Shark Fin Soup in Hot Water
California is on the road to becoming the fourth state in the union to ban shark fin soup on account of the ecological impact that rising demand is having on shark populations. A bill nixing the sale, trade or possession of shark fins passed the state senate on September 6 and is awaiting governor Jerry Brown’s signature to be passed into law. The namesake ingredient for this Asian delicacy is harvested by fishermen who catch sharks, remove the fins and dump the carcasses back in the ocean. While other parts of the shark are edible or can be used for other purposes, it makes more financial sense for the fishermen to haul back the fins because they are the most valuable: they can sell (depending on size and the species of shark) for upwards of $880 per pound on the Hong Kong market. (In 2003, a fin from a basking shark sold for $57,000 in Singapore.) It is estimated that between 26 and 73 million sharks are killed worldwide each year for their fins, and with sharks unable to reproduce at such a rate to meet human demand, sustainable shark fishing is a bit unrealistic.

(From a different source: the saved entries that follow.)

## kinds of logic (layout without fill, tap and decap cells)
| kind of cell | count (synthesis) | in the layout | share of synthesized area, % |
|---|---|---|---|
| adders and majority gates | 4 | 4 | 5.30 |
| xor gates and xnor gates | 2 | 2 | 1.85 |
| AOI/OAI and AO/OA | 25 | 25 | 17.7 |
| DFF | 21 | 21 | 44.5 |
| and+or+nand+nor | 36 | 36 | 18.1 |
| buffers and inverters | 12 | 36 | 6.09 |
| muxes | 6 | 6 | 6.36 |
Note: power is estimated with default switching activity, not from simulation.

So what’s the big to-do over this dish? It’s certainly not the fin’s flavor—which has been described as being relatively tasteless—but rather it’s unique, rubbery texture. Once dried, processed and incorporated into the soup, the fin looks like fine, translucent noodles whose culinary value is in their mouthfeel—all the flavor has to come from the other soup ingredients. Some chefs have tried using gelatin-based substitutes, but, for those intimately familiar with the dish, imitation shark falls short of capturing the feel of the real deal.
“This is the most stunning aspect of the entire economic empire that has arisen around shark’s fin soup” environmental reporter Juliet Eilperin writes of the soup in her book Demon Fish. “It is, to be blunt, a food product with no culinary value whatsoever. It is all symbol, no substance.” Indeed, with some iterations costing upwards of $100 a bowl, it’s a dish that, if nothing else, displays one’s social status.
The dining tradition that dates back to the Song Dynasty (960 to 1279 A.D.), becoming a mainstay of formal dining during the Ming Dynasty (1368 to 1644 A.D.), and it continues to be a popular dish at Chinese weddings. Opponents see the ban as an act of cultural discrimination, with the language of the bill singling out shark fin soup and giving no mention of other shark-based products, such as steaks or leather goods.
But shark populations are declining. In the 1980s, Hong Kong’s local shark populations were overfished to the point that its fishing market went bust. In the U.S., dusky shark numbers have declined by roughly 80 percent since the 1970s, with conservationists estimating that it would take upwards of 100 years for those populations to rebuild. In western Atlantic waters, hammerhead sharks have declined by up to 89 percent over the past 25 years. And in spite of cultural traditions, the international community—with the exceptions of Japan, Norway and Iceland—has placed bans on whaling because humans put such a strain on those populations. Should the same reasoning be applied to sharks?